Sivan is a 1999 Indian Tamil-language science fiction action film directed by Velu Prabhakaran. The film stars Arun Pandian, Napoleon, Raadhika, Swathi and Ahana. It was released on 26 November 1999. The film is heavily inspired by the film RoboCop.

Plot

The film starts with a terrorist group entering in an Indian military ammunition depot based in Delhi. They kill all the guards and try to steal the nuclear weapons in the depot, but the terrorist group accidentally drops one of the weapons causing a chemical attack. The number of terrorist attacks resulting in India has increased over the last few months. In the context of the fight against terrorism, the Government suspects that the terrorist group is from Tamil Nadu. Alex (Arun Pandian), who is an honest police sub-inspector of Chennai, is charged to dismantle the terrorist infrastructure. Alex is happily married to a lovely wife, Ahana (Ahana) and lived with his baby girl and mother.

Meanwhile, Murugan (Napoleon) is a poor car mechanic living with his mother and beloved sister Meenakshi. His cousin Shenbagam is in love with him, but Murugan doesn't want to get married until his sister will finish her studies and will get married. One day, Alex's police car breaks down in a lost corner. Murugan, who is just passing by, helps Alex to repair his car. When Alex pays Murugan for his work, Murugan refuses to take the money because he respects the police department who works hard for the people and the nation. So Alex gives his visiting card if he will need help in the near future.
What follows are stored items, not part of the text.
What follows belongs to an exercise in optimizing a design on an open flow for small area and a short achievable clock period; a production flow would make more cautious choices. Function was checked by simulation only, so behaviour that the tests miss may differ from the original. Power and IR drop assume default switching activity.

// multi_rf_renamer
module multi_rf_renamer (
  input  logic        clk,
  input  logic        rst,
  output logic        init_done,
  input  logic        rename_req,
  input  logic [0:0]  rename_rf,
  input  logic [4:0]  rename_rd,
  output logic        rename_ready,
  output logic [5:0]  rename_phys_rd,
  input  logic [2:0]  rs_rf,
  input  logic [14:0] rs_addr,
  output logic [17:0] rs_phys,
  input  logic        issue_commit,
  input  logic        rollback,
  input  logic        retire_valid,
  input  logic        retire_discard,
  output logic        inuse_full
);
  logic       run;
  logic [4:0] init_cnt;
  always_ff @(posedge clk or negedge rst) begin
    if (!rst) begin
      run      <= 1'b0;
      init_cnt <= '0;
    end else if (!run) begin
      init_cnt <= init_cnt + 1'b1;
      if (init_cnt == 5'd31) run <= 1'b1;
    end
  end
  assign init_done = run;
  logic [5:0] tbl [64];
  function automatic logic [5:0] tbl_rd(input logic [5:0] idx);
    logic [5:0] lv [64];
    lv[0] = '0;
    for (int i = 1; i < 64; i++) lv[i] = tbl[i];
    for (int b = 0; b < 6; b++)
      for (int i = 0; i < (64 >> (b + 1)); i++)
        lv[i] = idx[b] ? lv[2*i + 1] : lv[2*i];
    tbl_rd = lv[0];
  endfunction
  logic       prev_nz;    
  logic       prev_rf;
  logic [4:0] prev_rd;
  logic [5:0] prev_old;
  logic [5:0] prev_new;   
  logic [11:0] iu_mem [32];    
  logic [4:0]  iu_rd_nxt, iu_wr_ptr;    
  logic [5:0]  iu_count;
  logic        h_rf;                   
  logic [4:0]  h_rd;
  logic [5:0]  h_old;
  assign inuse_full = iu_count[5];
  logic [1:0] fl_push, fl_pop, fl_unpop, fl_empty;
  logic [5:0] fl_head [2];
  logic rename_zero, rename_fire, ren_write;
  logic rollback_fire, retire_fire, discard_fire, iu_push;
  assign rename_zero    = (rename_rd == 5'd0) & ~rename_rf[0];
  assign rename_ready   = run & ~rollback & ~(retire_valid & retire_discard)
  ...
make LEC_CHECK=0 CAP_MARGIN=20 CORE_MARGIN=2 CORE_UTILIZATION=65 CTS_BUF_LIST='sky130_fd_sc_hd__clkbuf_4 sky130_fd_sc_hd__clkbuf_8' SETUP_SLACK_MARGIN=1.4 SLEW_MARGIN=20 finish   # period 5.2 ns
run.sh (not shown) runs the stock make flow with config.mk's settings and CLKGATE_MAP_FILE= SYNTH_SCRIPT=/design/flow/synth_recipe.tcl, a recipe that flattens the netlist after the stock synthesis.
The baseline went through all stages and came out clean.
From an optimization exercise on the open Yosys and OpenROAD flow, aimed at small area and a short achievable clock period; shortcuts taken in it are not production practice.
Function was checked by simulation only, so behaviour that the tests miss may differ from the original.

run 4:
## single_particle_acceptance_cut
module single_particle_acceptance_cut #(
	parameter int unsigned MOMENTUM_BITS = 24
) (
	input  wire logic                            clk,
	input  wire logic                            arst_n,
	input  wire logic                            start,
	output logic                                 busy,
	input  wire logic [23:0]                     energy,
	input  wire logic signed [MOMENTUM_BITS-1:0] mom_x,
	input  wire logic signed [MOMENTUM_BITS-1:0] mom_y,
	input  wire logic signed [MOMENTUM_BITS-1:0] mom_z,
	output logic                                 done,
	output logic                                 accept,
	output logic [1:0]                           reject_reason,
	output logic [4:0]                           rapidity_bin
);
For scale: roughly 6300 cells after synthesis, ~1200 flip-flops, ~110 I/O pins.
Settings: LEC_CHECK=0, ABC_CLOCK_PERIOD_IN_PS=9000, CAP_MARGIN=20, CORE_MARGIN=2, CORE_UTILIZATION=40, SLEW_MARGIN=20, TNS_END_PERCENT=20; clock period 14.0 ns.
standard.sh (not shown) runs the stock make flow with config.mk's settings and CLKGATE_MAP_FILE= SYNTH_SCRIPT=/design/flow/synth_recipe.tcl, a recipe that flattens the netlist after the stock synthesis.
==> flow/flow/run.sh <==
#!/bin/bash
# Standard ORFS layout (the standard.sh, unchanged synthesis), with the
# resizer asked for more setup slack than the period needs, so that timing
# repair shortens the critical paths. Clock period and constraints unchanged.
cd "$(dirname "$0")/.."
MARGIN=$(cat flow/margin.txt 2>/dev/null || echo 5)
export SETUP_SLACK_MARGIN=$MARGIN
echo "setup slack margin $SETUP_SLACK_MARGIN" > run_flow.log
cp standard.sh standard_copy.sh.txt 2>/dev/null
bash standard.sh >> run_flow.log 2>&1
==> flow/flow/margin.txt <==
9.8
> inputs changed (run 4 -> run 1)
Settings: CORE_UTILIZATION: 40 -> 65; TNS_END_PERCENT: 20 -> unset.
Notes after the runs:
Run 4 → run 1: data required time at the worst endpoint roughly the same; first-pass GRT wire length higher; final cycle utilization of the critical path went down by 0.96 points. The number of logic inverters in the finished layout on run 4 is in line with that on run 1. Cell count after placement was higher in run 4 than in run 1. Run 4 → run 1: slack of the critical path increased by 0.13 ns relative to the old numbers, routed length on met3 increased by 39% relative to the old numbers, wire length increased by about 6% relative to the old numbers.
This design comes from an exercise in tuning for small area, a short achievable clock period and few clock cycles per item on the open sky130 flow, not from production work. No functional check of the RTL was part of any run shown here. Power and IR drop assume default switching activity.

===== design/flow/config.mk =====
export PLATFORM = sky130hd
export DESIGN_NAME = rv_core_top
export DESIGN_NICKNAME = rv_core_top
export VERILOG_FILES = /design/flow/design.v
export SDC_FILE = /design/flow/constraint.sdc
export NUM_CORES = 4
export LEC_CHECK = 0
export ABC_AREA = 1
export CAP_MARGIN = 20
export CORE_MARGIN = 2
export CORE_UTILIZATION = 30
export SETUP_SLACK_MARGIN = 3
export SLEW_MARGIN = 20

===== design/flow/constraint.sdc =====
create_clock -name core_clock -period 6.5 [get_ports {CLK}]
set_input_delay 1.3000 -clock core_clock [delete_from_list [all_inputs] [get_ports {CLK}]]
set_output_delay 1.3000 -clock core_clock [all_outputs]
set_load 0.01 [all_outputs]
One day, Alex arrests a terrorist who had gunpowder in his car. That night, the terrorist leader threatens him over the phone, but Alex refuses to drop the case and vows to arrest him. Soon, Alex suspects Jupiter (Naga Kannan), who is a wealthy, philanthropist and respected man in the society, to be the leader of the terrorist group. Alex decides to sneak into Jupiter's warehouse alone. In the meantime, Alex's family is killed by the Jupiter's henchmen. In the warehouse, Alex is caught by Jupiter and Alex's best friend, who betrays him, the terrorists torture Alex, brutally gunning him down before Jupiter personally executes him.

Sivagami (Raadhika), an honest police sub-inspector and Alex's ex-partner, decides to take charge of the case. Meanwhile, scientists who succeeded in resurrecting death animals, decides to resurrect Alex. They exhume Alex's body, replace most of his body with cybernetics, leaving his human brain, and he becomes Sivan. Later, Murugan's sister was gang-raped and killed, Murugan's mother dies of a heart attack after hearing that news. Murugan finally tracks the gang members down and kills them all except the gang leader Uday (Uday Prakash) who managed to escape. Sivan, assigned to Alex's former city, proceeds to efficiently rid the streets of crime. When Sivagami talks to him, Sivan recognizes her, but there's not one trace of emotions in him. One day, Murugan begs Alex to punish the person who raped his sister, but Alex doesn't recognize him.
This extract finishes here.